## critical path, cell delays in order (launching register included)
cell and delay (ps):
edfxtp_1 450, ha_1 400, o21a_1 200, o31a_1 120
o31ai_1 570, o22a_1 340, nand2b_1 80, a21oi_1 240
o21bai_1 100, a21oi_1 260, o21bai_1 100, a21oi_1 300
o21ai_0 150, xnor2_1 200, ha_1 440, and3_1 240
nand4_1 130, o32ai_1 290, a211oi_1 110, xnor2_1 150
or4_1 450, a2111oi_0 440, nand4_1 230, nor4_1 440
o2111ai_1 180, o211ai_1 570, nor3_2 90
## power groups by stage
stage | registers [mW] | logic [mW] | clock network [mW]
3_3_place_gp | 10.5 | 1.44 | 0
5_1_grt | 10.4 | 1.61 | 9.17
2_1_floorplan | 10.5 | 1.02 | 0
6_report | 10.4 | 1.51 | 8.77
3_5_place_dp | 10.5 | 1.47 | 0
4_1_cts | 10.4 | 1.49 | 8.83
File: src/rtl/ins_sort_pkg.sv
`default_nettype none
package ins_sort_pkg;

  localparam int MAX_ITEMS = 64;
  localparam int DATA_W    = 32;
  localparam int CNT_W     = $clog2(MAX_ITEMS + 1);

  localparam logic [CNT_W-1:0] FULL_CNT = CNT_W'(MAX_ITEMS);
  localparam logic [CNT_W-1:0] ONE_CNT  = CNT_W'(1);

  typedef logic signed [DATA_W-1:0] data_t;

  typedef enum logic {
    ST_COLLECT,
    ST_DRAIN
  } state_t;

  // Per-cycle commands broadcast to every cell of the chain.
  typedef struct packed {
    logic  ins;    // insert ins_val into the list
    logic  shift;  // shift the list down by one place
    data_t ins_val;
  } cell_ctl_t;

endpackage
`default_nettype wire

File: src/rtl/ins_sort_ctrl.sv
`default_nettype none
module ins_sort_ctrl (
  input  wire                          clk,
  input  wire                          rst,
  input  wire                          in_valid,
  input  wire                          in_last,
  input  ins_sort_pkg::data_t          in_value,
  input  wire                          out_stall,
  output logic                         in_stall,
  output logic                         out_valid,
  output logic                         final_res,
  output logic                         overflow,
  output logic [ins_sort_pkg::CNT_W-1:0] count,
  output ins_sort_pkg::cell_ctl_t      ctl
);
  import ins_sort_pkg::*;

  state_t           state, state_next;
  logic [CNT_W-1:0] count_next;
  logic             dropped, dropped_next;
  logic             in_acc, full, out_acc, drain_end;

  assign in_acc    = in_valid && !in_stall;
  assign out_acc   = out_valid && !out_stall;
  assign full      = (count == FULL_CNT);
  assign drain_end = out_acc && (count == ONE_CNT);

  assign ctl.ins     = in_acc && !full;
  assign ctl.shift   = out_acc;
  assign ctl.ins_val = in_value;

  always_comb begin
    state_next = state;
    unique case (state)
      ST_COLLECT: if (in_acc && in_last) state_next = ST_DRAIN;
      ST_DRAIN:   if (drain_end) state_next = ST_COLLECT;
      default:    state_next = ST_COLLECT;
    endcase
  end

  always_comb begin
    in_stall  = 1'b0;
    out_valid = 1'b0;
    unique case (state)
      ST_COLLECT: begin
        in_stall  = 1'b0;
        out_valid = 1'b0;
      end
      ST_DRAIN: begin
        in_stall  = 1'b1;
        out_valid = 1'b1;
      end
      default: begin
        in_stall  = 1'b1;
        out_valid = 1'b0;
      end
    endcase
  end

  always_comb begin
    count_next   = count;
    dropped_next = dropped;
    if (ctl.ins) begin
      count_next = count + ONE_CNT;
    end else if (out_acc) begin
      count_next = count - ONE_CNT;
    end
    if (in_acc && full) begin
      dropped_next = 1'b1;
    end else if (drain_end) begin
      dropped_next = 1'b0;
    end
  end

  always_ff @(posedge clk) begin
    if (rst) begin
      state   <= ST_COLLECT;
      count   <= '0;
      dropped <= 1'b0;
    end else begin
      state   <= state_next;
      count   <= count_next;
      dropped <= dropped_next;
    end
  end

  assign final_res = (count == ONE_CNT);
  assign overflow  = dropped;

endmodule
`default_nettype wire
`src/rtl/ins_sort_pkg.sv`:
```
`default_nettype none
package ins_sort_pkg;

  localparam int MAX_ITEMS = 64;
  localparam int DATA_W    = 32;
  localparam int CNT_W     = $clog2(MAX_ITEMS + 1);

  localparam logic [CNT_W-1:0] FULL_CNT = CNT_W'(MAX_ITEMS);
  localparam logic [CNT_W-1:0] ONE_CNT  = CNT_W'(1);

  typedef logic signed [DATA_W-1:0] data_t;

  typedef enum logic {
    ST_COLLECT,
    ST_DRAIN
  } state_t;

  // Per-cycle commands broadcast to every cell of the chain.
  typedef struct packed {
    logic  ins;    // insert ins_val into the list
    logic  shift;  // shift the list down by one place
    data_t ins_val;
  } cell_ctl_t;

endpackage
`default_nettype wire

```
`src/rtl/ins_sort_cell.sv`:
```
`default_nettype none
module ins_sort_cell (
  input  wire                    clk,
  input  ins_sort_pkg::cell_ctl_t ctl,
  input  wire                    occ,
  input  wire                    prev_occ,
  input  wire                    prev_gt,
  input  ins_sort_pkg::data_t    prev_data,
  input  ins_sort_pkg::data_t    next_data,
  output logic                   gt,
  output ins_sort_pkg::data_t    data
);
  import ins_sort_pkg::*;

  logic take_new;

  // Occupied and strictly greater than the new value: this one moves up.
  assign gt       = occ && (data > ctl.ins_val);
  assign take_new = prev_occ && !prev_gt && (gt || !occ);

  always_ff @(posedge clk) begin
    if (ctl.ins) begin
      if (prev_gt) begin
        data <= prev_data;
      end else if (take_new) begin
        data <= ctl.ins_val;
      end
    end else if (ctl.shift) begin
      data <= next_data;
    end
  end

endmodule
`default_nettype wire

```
---
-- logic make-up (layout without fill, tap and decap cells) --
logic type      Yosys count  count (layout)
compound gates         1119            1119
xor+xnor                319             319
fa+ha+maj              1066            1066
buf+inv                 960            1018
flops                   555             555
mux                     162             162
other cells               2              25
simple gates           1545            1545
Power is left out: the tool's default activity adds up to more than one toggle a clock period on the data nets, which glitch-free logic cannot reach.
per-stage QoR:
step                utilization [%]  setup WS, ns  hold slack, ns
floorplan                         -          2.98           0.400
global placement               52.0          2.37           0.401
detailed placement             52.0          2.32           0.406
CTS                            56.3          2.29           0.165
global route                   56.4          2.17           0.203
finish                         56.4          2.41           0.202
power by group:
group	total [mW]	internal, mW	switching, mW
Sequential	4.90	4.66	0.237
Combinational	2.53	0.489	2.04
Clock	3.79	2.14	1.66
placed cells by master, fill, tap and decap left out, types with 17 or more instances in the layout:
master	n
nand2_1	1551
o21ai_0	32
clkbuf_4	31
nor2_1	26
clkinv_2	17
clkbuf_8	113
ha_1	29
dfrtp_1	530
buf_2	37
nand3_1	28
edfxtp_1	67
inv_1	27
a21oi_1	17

- [Task goal]: Gather from the entries above all lines that include the string "master".

- [Solved problem]:
placed cells by master, fill, tap and decap left out, types with 17 or more instances in the layout:
master	n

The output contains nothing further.